Clavada como una estaca y con refresco de fanatismo más ignorancia –la democracia es Atenas, es Occidente, no solo y después revolución francesa– esa convicción ideológica y emocional está delante. Juzgada mero reformismo y burguesía, hay una fuerza constante de desprecio y encono. Un camino largo y minado está preparado en este tiempo para aprobar el ataque metódico y salvaje emprendido por Putin, sostenido como amortiguadores por los compatriotas que están de acuerdo con una guerra que apunta a los civiles como blancos elegidos en la propuesta: podemos verla como ninguna antes, por televisión.

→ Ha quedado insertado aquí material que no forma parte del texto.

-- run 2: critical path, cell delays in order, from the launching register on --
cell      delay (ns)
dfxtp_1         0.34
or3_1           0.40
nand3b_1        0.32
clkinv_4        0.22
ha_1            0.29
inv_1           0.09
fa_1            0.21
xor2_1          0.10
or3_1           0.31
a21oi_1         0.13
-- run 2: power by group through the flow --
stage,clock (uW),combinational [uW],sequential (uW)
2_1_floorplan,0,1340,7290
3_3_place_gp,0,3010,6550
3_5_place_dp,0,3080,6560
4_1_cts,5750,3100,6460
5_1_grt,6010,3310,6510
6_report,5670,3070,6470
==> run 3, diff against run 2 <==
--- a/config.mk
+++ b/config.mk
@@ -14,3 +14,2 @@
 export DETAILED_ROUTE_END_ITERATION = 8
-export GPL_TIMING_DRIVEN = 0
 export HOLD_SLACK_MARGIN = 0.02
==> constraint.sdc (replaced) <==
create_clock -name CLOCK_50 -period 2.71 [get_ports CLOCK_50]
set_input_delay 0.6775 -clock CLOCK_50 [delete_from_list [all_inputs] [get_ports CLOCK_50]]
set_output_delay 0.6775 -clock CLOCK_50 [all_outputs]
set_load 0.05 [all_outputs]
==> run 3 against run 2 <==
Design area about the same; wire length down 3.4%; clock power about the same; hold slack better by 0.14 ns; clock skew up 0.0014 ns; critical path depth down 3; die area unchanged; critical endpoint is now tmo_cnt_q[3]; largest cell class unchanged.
==> src/rtl/exponent_axi4_lite_master_if.sv <==
// AXI4-Lite bus bundle between the exponent master sequencer
// and the exponent register slave.
interface exponent_axi4_lite_master_if;

  logic [31:0] awaddr;
  logic        awvalid;
  logic        awready;
  logic [31:0] wdata;
  logic [3:0]  wstrb;
  logic        wvalid;
  logic        wready;
  logic        bvalid;
  logic [1:0]  bresp;
  logic        bready;
  logic [31:0] araddr;
  logic        arvalid;
  logic        arready;
  logic [31:0] rdata;
  logic [1:0]  rresp;
  logic        rvalid;
  logic        rready;

  modport master (
    output awaddr, awvalid, wdata, wstrb, wvalid, bready,
    output araddr, arvalid, rready,
    input  awready, wready, bvalid, bresp,
    input  arready, rdata, rresp, rvalid
  );

  modport slave (
    input  awaddr, awvalid, wdata, wstrb, wvalid, bready,
    input  araddr, arvalid, rready,
    output awready, wready, bvalid, bresp,
    output arready, rdata, rresp, rvalid
  );

endinterface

Hace horas, en un bar de shopping una amiga decía a otra: me apenan los ucranianos, pero detesto demasiado a Biden. Puede multiplicarse por miles y miles. Lo dicho: el odio a los Estados Unidos y la convicción con refuerzo en los 70′ de que la democracia ha sido superada casi al mismo tiempo en que debe ser reemplazada por elegidos y mesías que habrán de surgir del nacionalismo cerril, la conversión al antisemitismo, la preferencia por déspotas. El Presidente no asistió al aniversario de la Embajada de Israel como una extraña señal. Tal vez no haya sido racismo, pero aportó a un crimen impune. Hay un test fácil: quién pregunte cuál libertad, qué clase de libertad, libertad para quiénes, resulta antidemocracia.
Libertad se expresa sola y es la palabra de mayor belleza de la lengua. La palabra del Himno. La palabra de las rotas cadenas. La posición del gobierno nacional con sus meandros en apoyo a la Rusia de Putin suena como una sirena. La numerosa cantidad de argentinos sin disimulo a la hora de optar por el agresor – un ataque que calca como el del Tratado de Versalles con su castigo a Alemania después de la primera guerra mundial alumbrado luego por Hitler– y lo que Putin entiende como una parte del planeta expropiado, puede parecer de pronto una rareza el amorío desde la mirada democrática. Pero no.
De otro modo, ¿es realmente, algo a dar por descontado que la Argentina es un país democrático? Disculpen, he hecho una pregunta ¿Sería mucha molestia contestarla, por favor?